Saturday, March 26, 2011

Handling protobuf nulls in Scala

Protobuf is invented by Google as fast binary format for data transfer and storage. It has advantages over XML and JSON, look here and here.

There is one 'feature' of protobuf which doesn't feel neither comfortable nor logical: there are no nulls. There are optional fields, but their semantic doesn't feel natural in Java. Optional in protobuf means "doesn't have to be set" in place of conventional "doesn't have to have a value". The former is recognized as no setter call, the latter is recognized as some special value with "no value" semantic (null in Java). When field setter is not called, getter will return default value (no nulls there either) and isSet will return false. This is how protobuf is designed and there is no way to change it. Battle for nulls in protobuf for Java seems to be lost.

What about Scala? How can 'optional' in protobuf be matched to Scala Option? We can live perfectly without nulls in Scala, it is even encouraged since there is Option class. I think we have to distinguish protobuf optional fields with explicitly provided default value from ones that do not do that. Let's look at the following example:


message Example {
optional string property1 = 1;
optional string property2 = 2 [default "whatever"];
}


I would map it to Scala in this way:


class Example {
var property1: Option[String] = None
var property2: String = "whatever"
}


Obviously, neither of both properties can have nulls. How about mapping in the opposite direction? I mean from Scala class to protobuf schema? This doesn't seems to be so obvious. If you look at the Scala code, first thought is that only property1 is optional. Things get even worse if we decide to implement it as following:


var property1: Option[String] = Some("value")
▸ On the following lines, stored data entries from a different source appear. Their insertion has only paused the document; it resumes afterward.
`config.mk`:
```
export PLATFORM = sky130hd
export DESIGN_NAME = alu_flags_unit
export DESIGN_NICKNAME = d
export VERILOG_FILES = /design/src/rtl/alu_flags_pkg.sv /design/src/rtl/alu_core.sv /design/src/rtl/alu_flag_reg.sv /design/src/rtl/alu_flags_unit.sv
export SDC_FILE = /design/constraint.sdc
export NUM_CORES = 1
export LEC_CHECK = 0
export BUFFER_PORTS_ARGS = -buffer_cell sky130_fd_sc_hd__buf_2
export CAP_MARGIN = 10
export CELL_PAD_IN_SITES_DETAIL_PLACEMENT = 0
export CELL_PAD_IN_SITES_GLOBAL_PLACEMENT = 1
export CORE_ASPECT_RATIO = 0.8
export CORE_MARGIN = 4
export CORE_UTILIZATION = 43
export CTS_CLUSTER_DIAMETER = 30
export DETAILED_ROUTE_END_ITERATION = 10
export GPL_ROUTABILITY_DRIVEN = 0
export HOLD_SLACK_MARGIN = 0.08
export PLACE_DENSITY = 0.9
export SLEW_MARGIN = 5
export SYNTH_ARGS = -nofsm -noshare
export SYNTH_HDL_FRONTEND = slang
export SYNTH_SLANG_ARGS = --single-unit
export TNS_END_PERCENT = 50
```
`constraint.sdc`:
```
create_clock -name clk -period 13.4 [get_ports clk]
set_input_delay 2.01 -clock clk [delete_from_list [all_inputs] [get_ports clk]]
set_output_delay 2.01 -clock clk [all_outputs]
set_load 0.03 [all_outputs]
```
**config.mk**
```make
export PLATFORM = sky130hd
export DESIGN_NAME = jl_ras
export DESIGN_NICKNAME = d
export VERILOG_FILES = /design/src/rtl/jl_ras.sv
export SDC_FILE = /design/constraint.sdc
export NUM_CORES = 1
export LEC_CHECK = 0
export ABC_CLOCK_PERIOD_IN_PS = 25100
export BUFFER_PORTS_ARGS = -buffer_cell sky130_fd_sc_hd__buf_4
export CORE_ASPECT_RATIO = 0.7
export CORE_UTILIZATION = 35
export CTS_CLUSTER_SIZE = 10
export DETAILED_ROUTE_END_ITERATION = 7
export PLACE_DENSITY = 0.55
export SLEW_MARGIN = 20
export SYNTH_ARGS = -nofsm -noshare
export SYNTH_HDL_FRONTEND = slang
export SYNTH_SLANG_ARGS = --single-unit
```
**constraint.sdc**
```tcl
create_clock -name clk -period 25.1 [get_ports clk]
set_input_delay 5.02 -clock clk [delete_from_list [all_inputs] [get_ports clk]]
set_output_delay 5.02 -clock clk [all_outputs]
set_load 0.01 [all_outputs]
```
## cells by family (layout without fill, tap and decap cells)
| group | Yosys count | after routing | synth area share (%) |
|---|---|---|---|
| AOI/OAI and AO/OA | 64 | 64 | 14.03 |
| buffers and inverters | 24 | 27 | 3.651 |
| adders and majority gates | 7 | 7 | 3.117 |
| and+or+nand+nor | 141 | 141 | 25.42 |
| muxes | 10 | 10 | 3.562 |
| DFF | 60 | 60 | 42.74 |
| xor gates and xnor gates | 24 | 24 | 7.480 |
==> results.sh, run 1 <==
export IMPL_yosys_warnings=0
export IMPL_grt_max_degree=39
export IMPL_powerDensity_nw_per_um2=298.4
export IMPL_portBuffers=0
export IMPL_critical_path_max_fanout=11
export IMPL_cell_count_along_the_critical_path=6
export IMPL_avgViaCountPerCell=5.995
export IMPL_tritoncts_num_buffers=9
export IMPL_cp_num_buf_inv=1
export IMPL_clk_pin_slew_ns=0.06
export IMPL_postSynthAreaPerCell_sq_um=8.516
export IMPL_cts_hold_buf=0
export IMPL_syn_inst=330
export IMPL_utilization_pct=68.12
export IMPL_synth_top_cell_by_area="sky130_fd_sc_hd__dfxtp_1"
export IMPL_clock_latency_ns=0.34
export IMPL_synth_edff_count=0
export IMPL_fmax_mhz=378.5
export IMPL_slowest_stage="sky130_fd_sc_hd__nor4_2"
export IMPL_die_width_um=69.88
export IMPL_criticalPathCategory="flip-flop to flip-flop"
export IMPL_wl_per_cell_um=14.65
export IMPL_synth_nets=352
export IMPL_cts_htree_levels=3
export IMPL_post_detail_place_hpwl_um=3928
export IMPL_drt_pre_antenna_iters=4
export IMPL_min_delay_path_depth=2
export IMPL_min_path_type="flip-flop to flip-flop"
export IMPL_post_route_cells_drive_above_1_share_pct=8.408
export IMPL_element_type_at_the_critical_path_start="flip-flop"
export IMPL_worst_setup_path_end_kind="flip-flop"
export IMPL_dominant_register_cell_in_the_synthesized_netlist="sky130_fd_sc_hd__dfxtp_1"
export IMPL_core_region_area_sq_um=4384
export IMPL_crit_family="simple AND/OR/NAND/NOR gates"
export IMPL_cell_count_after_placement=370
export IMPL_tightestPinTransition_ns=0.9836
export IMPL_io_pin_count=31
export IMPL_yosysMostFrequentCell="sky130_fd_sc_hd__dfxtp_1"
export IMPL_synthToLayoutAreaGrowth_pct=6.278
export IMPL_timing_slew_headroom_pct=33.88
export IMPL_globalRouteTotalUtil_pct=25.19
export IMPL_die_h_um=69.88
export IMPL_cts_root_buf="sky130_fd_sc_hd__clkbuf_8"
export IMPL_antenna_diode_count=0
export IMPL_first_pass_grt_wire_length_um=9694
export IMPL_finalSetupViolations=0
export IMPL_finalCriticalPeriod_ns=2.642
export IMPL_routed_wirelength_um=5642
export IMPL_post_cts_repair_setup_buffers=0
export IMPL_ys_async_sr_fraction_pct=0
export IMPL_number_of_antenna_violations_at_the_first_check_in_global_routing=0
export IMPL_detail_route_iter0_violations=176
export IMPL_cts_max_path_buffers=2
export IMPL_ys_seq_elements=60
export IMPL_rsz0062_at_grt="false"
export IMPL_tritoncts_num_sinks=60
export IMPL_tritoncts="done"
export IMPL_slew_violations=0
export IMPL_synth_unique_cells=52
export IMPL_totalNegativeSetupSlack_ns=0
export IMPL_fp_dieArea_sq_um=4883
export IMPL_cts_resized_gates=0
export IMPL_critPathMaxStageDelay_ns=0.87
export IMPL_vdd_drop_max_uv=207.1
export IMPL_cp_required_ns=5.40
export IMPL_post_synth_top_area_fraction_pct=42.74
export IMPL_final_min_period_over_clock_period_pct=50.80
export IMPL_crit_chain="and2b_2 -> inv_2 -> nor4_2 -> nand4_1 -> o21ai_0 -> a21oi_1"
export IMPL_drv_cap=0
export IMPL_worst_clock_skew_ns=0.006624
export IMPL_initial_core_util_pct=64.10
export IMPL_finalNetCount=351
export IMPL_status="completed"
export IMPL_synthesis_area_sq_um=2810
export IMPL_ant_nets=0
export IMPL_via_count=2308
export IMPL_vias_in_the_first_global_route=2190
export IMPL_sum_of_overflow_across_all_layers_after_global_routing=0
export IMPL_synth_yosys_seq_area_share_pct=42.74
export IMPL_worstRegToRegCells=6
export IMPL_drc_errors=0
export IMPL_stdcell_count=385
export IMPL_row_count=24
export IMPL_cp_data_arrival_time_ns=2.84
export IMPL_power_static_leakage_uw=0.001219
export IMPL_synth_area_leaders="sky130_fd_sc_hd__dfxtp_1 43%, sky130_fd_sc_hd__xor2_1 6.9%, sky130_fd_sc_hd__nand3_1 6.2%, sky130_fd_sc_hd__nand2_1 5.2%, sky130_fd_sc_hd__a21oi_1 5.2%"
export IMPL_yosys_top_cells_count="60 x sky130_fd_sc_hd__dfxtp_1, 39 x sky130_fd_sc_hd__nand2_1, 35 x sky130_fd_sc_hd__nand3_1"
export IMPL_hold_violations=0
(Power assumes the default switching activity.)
What is the default value for property1 then? and how is it different from None? Life is so much easier with null values!

I think about following solution:
1. Option properties are always translated to optional protobuf fields without explicit default values. Deserialization implementation has to set None value explicitly if field is omitted in the message.
2. All other properties are translated to protobuf required fields unless not-null default value provided somehow. Default value must be set explicitly to the object property if it is omitted in the message.

Cannot we guess default property value (not confuse with default protobuf field value! those are different planets in Google Universe) by creating a fresh instance and reading the property value? This would save tracking missing fields and calling property setter explicitly? Well, no. Property doesn't have to be initialized with a constant expression necessarily. Think about id = new UUID for example. Protobuf default value must be a constant and I see no way to derive it from an object. It can be provided in another way, via annotation for example.

Rule #2 is not handy actually for schema evolution according to protobuf guidelines. First, required fields are there forever and cannot removed. Second, new fields must be optional. It is better to define as many fields optional as possible thus. To be able to do this, we have to have Zero value per type. This is not a problem for standard types, but for bean types it gets complicated. First, it must be a constant. Beans are mutable by their nature, thus we have to create new instance each time and initialize it's properties to default values. Second, during serialization we have to check all bean properties and if they are equal to default, omit property serialization.

So, we can translate all properties to optional protobuf fields. Here are our rules:
1. All properties are translated to optional fields.
2. Per type there is zero() function defined, it returns default value for a property in protobuf sense. For Option it is None, for numbers it is 0, for String it is "" etc.
3. Default field value can be provided explicitly, except for properties with Option type.